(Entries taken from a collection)

* * * * * * *

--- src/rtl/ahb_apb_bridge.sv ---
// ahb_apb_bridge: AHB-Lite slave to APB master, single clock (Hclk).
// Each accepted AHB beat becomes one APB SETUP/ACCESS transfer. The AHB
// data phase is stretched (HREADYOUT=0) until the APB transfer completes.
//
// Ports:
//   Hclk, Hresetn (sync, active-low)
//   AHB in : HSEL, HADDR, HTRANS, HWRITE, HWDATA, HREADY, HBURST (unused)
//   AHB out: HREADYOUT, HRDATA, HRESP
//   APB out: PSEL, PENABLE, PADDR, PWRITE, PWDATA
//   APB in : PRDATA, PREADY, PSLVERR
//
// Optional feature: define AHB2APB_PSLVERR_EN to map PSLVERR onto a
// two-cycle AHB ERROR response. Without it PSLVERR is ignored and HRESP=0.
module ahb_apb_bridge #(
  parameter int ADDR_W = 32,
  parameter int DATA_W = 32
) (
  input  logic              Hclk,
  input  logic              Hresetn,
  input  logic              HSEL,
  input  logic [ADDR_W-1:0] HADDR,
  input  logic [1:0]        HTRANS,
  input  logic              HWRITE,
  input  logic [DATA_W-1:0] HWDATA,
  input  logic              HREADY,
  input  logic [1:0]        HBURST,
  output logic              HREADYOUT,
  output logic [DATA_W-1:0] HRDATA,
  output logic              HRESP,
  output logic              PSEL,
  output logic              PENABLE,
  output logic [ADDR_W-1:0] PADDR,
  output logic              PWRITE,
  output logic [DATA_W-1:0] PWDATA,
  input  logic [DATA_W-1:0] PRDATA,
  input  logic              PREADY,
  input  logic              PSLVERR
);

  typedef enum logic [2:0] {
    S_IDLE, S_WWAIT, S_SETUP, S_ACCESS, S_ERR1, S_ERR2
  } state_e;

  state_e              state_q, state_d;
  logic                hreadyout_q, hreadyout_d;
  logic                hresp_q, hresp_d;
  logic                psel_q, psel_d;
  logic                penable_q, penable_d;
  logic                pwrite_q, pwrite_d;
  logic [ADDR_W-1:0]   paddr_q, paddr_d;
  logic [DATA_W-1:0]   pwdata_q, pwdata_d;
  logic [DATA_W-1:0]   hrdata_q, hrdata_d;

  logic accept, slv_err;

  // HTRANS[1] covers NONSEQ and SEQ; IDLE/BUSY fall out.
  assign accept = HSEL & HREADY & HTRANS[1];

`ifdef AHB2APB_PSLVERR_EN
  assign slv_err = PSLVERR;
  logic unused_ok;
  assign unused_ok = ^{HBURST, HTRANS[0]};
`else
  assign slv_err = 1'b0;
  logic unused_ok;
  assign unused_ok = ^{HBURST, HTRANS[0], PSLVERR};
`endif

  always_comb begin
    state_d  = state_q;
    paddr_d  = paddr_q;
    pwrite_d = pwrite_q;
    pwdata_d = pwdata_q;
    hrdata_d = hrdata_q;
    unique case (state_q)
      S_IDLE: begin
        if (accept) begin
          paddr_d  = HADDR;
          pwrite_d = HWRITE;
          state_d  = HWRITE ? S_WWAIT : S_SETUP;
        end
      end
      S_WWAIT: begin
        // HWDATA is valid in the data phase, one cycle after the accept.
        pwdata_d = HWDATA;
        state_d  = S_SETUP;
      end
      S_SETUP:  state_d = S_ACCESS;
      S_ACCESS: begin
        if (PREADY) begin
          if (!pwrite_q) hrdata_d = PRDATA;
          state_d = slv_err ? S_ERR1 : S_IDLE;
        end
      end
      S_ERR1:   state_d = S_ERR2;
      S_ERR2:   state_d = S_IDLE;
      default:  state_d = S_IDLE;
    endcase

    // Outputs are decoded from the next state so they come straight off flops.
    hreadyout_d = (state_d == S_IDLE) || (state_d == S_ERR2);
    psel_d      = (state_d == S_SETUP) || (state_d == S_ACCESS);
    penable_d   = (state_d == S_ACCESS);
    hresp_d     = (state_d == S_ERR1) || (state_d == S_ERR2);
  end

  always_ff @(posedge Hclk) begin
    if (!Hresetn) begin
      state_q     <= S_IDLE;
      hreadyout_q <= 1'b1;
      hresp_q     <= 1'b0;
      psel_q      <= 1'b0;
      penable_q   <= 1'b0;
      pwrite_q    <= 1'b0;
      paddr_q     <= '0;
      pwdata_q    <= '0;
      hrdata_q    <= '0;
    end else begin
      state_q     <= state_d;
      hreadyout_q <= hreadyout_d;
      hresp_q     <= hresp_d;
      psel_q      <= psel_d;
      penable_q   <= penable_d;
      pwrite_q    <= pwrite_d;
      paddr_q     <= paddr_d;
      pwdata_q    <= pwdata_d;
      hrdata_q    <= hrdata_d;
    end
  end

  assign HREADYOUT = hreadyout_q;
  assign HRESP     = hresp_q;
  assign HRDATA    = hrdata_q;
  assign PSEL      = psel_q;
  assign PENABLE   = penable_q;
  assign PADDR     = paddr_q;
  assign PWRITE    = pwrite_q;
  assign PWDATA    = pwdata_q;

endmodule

* * * * * * *

> _Work task_: Whenever the word "PRDATA" shows up in a line of the entries, copy that line.

> _Your response_:
//   APB in : PRDATA, PREADY, PSLVERR
  input  logic [DATA_W-1:0] PRDATA,
          if (!pwrite_q) hrdata_d = PRDATA;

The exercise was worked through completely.